Wielkie pieniądze, popularność i autografy. Kariera strongmana w Polsce, w początkach lat zerowych wyglądała niezwykle obiecująco. Marzyło o niej wielu sportowców amatorów, ale nie wszystkim się udawało.
Jednym ze szczęśliwców, którzy zdobyli sławę nosząc ogromne ciężary był Jarosław Dymek. Strongman po latach przyznaje, że zapłacił za to ogromną cenę. Jeden z najsłynniejszych siłaczy w Polsce w wyniku kontuzji do dziś nie może podnieść ręki.
W telewizji widzisz jedynie mały wycinek, bo kroi się wszystko do 45-55 min z reklamami. A zawody trwały zwykle około trzech godzin. Na zapleczach namiotów czasem wymiotowaliśmy albo nawet mdleliśmy z wysiłku - opowiadał w jednym z wywiadów.

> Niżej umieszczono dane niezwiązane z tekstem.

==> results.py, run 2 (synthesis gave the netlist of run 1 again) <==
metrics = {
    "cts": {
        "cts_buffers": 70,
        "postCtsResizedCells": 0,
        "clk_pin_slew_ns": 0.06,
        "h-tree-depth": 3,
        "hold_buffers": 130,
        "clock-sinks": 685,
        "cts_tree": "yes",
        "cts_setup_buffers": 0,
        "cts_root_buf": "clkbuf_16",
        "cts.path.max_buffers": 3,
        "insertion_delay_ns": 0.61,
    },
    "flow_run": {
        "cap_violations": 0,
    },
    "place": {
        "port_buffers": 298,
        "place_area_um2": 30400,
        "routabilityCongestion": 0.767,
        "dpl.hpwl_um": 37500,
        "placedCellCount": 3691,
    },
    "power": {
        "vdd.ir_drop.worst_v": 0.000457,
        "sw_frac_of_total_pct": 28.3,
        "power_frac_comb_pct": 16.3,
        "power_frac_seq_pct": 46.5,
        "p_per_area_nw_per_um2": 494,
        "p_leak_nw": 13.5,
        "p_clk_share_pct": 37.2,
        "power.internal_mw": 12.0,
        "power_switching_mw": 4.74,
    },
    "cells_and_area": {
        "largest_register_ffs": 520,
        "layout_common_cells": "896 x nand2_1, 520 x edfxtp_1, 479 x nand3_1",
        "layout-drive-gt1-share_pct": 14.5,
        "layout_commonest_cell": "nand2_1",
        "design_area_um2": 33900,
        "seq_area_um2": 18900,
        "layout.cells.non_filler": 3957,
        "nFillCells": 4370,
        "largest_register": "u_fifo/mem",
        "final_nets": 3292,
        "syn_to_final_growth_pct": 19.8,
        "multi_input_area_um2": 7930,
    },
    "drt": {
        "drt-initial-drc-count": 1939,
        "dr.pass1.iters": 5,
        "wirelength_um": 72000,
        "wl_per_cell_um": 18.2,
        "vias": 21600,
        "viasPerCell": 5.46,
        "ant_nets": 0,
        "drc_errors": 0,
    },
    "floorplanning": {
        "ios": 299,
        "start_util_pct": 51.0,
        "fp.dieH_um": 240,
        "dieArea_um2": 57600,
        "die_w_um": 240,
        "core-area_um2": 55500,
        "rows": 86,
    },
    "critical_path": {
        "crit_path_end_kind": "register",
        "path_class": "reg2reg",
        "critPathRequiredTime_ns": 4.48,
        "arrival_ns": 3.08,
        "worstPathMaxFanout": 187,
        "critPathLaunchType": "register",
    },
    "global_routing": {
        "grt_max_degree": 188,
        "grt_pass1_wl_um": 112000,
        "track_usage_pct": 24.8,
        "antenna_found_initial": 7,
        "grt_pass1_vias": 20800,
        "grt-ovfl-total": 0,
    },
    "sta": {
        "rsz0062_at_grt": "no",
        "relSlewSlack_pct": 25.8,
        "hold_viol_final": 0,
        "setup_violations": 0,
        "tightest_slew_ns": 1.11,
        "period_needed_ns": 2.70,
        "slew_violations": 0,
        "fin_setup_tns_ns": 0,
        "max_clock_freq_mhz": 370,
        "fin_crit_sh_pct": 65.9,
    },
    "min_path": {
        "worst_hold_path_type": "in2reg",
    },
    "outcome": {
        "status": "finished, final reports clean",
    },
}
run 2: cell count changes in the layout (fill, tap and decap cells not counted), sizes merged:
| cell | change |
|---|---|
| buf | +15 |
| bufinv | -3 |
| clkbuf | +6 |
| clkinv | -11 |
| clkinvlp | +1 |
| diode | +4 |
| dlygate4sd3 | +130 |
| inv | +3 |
<file path="config.mk">
export PLATFORM = sky130hd
export DESIGN_NAME = pc_unit_flat
export DESIGN_NICKNAME = d
export VERILOG_FILES = /design/src/rtl/pc_unit_if.sv /design/src/rtl/pc_unit.sv /design/src/flat_wrapper.sv
export SDC_FILE = /design/constraint.sdc
export NUM_CORES = 1
export LEC_CHECK = 0
export ABC_AREA = 0
export CAP_MARGIN = 5
export CORE_MARGIN = 3
export CORE_UTILIZATION = 51
export DETAILED_ROUTE_END_ITERATION = 16
export GPL_TIMING_DRIVEN = 0
export PLACE_DENSITY = 0.82
export SLEW_MARGIN = 20
export SYNTH_ARGS = -nofsm -noshare
export SYNTH_HDL_FRONTEND = slang
export SYNTH_SLANG_ARGS = --single-unit
</file>
<file path="constraint.sdc">
create_clock -name clk -period 4 [get_ports clk]
set_input_delay 0.8 -clock clk [delete_from_list [all_inputs] [get_ports clk]]
set_output_delay 0.8 -clock clk [all_outputs]
set_load 0.005 [all_outputs]
</file>
===== src/rtl/mist1032isa_uart_rx_pkg.sv =====
// Purpose: shared types and constants for the UART receive framer.
// Latency: n/a (types and a pure function only).
// Backpressure: n/a.
package mist1032isa_uart_rx_pkg;

    // Widest supported data field; narrower builds zero-extend into it.
    localparam int MAX_DATA_BITS = 9;

    typedef enum logic [2:0] {
        ST_IDLE      = 3'd0,
        ST_START     = 3'd1,
        ST_DATA      = 3'd2,
        ST_PARITY    = 3'd3,
        ST_STOP      = 3'd4,
        ST_WAIT_HIGH = 3'd5
    } rx_state_t;

    localparam logic [1:0] PAR_NONE = 2'b00;
    localparam logic [1:0] PAR_EVEN = 2'b01;
    localparam logic [1:0] PAR_ODD  = 2'b10;

    typedef struct packed {
        logic                     brk;
        logic                     ferr;
        logic                     perr;
        logic [MAX_DATA_BITS-1:0] data;
    } rx_word_t;

    // Mode 11 is deliberately treated like "none".
    function automatic logic parity_enabled(input logic [1:0] mode);
        return (mode == PAR_EVEN) || (mode == PAR_ODD);
    endfunction

endpackage
===== config.mk =====
export PLATFORM = sky130hd
export DESIGN_NAME = uart_trx_core
export DESIGN_NICKNAME = d
export VERILOG_FILES = /design/src/rtl/uart_pkg.sv /design/src/rtl/uart_baud_tick.sv /design/src/rtl/uart_trx_core.sv
export SDC_FILE = /design/constraint.sdc
export NUM_CORES = 1
export LEC_CHECK = 0
export ABC_AREA = 1
export BUFFER_PORTS_ARGS = -buffer_cell sky130_fd_sc_hd__buf_2
export CORE_UTILIZATION = 30
export DETAILED_ROUTE_END_ITERATION = 8
export HOLD_SLACK_MARGIN = 0.15
export SETUP_SLACK_MARGIN = 0.1
export SLEW_MARGIN = 20
export SYNTH_ARGS = -nofsm -noshare
export SYNTH_HDL_FRONTEND = slang
export SYNTH_HIERARCHICAL = 1
export SYNTH_SLANG_ARGS = --single-unit

===== constraint.sdc =====
create_clock -name clk_i -period 3.3 [get_ports clk_i]
set_clock_uncertainty 0.1 [all_clocks]
set_input_delay 0.495 -clock clk_i [delete_from_list [all_inputs] [get_ports clk_i]]
set_output_delay 0.495 -clock clk_i [all_outputs]
set_load 0.005 [all_outputs]

===== src/rtl/uart_pkg.sv =====
// Shared types and helpers for the UART transmit/receive engine.
package uart_pkg;

  // Widest baud divisor a configuration snapshot can hold.
  localparam int unsigned CFG_DIV_W = 32;

  typedef enum logic [1:0] {
    DATA_BITS_5 = 2'b00,
    DATA_BITS_6 = 2'b01,
    DATA_BITS_7 = 2'b10,
    DATA_BITS_8 = 2'b11
  } data_bits_e;

  typedef struct packed {
    logic [CFG_DIV_W-1:0] div;
    data_bits_e           data_bits;
    logic                 parity_en;
    logic                 parity_type;
    logic                 two_stop;
  } uart_cfg_t;

  typedef enum logic [2:0] {
    TX_IDLE,
    TX_START,
    TX_DATA,
    TX_PARITY,
    TX_STOP1,
    TX_STOP2
  } tx_state_e;

  typedef enum logic [2:0] {
    RX_IDLE,
    RX_START,
    RX_DATA,
    RX_PARITY,
    RX_STOP
  } rx_state_e;

  // Mask selecting the active data bits of a byte.
  function automatic logic [7:0] data_mask(input data_bits_e bits);
    return 8'hFF >> (2'd3 - bits);
  endfunction

  // Index of the last data bit sent/received (4 for 5 bits .. 7 for 8 bits).
  function automatic logic [2:0] last_bit_idx(input data_bits_e bits);
    return 3'd4 + {1'b0, bits};
  endfunction

  // XOR of the active data bits, inverted for odd parity.
  function automatic logic parity_calc(input logic [7:0] data, input data_bits_e bits,
                                       input logic odd);
    return (^(data & data_mask(bits))) ^ odd;
  endfunction

endpackage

Dalsza część artykułu pod materiałem wideo
Dlatego właśnie ze względu na zdrowie, strongman w 2010 roku porzucił karierę siłacza. Wszystko zaczęło się po tym, gdy zerwał sobie mięsień piersiowy. Mimo kilku operacji już nigdy nie udało mu się wrócić do dawnej formy.
Nie jestem w stanie normalnie podnieść ręki. Konsultowałem to z najlepszymi lekarzami. Stwierdzili, że będę się już z tym musiał męczyć do końca życia. Taki los sportowca - przyznał wprost w rozmowie z dziennikarzami.
Po zakończeniu sportowej kariery, Jarosław Dymek próbował swoich sil w lokalnej polityce. Prowadził też sklep z odżywkami i siłownię. W końcu, mimo zakończenia obiecującej sportowej kariery znalazł dla siebie miejsce, w którym spełnia się zawodowo i życiowo.
Obecnie były strongman pracuje w ośrodku wychowawczym z trudną młodzieżą. I jak sam wielokrotnie przyznawał w wywiadach - praca ta przynosi mu mnóstwo satysfakcji.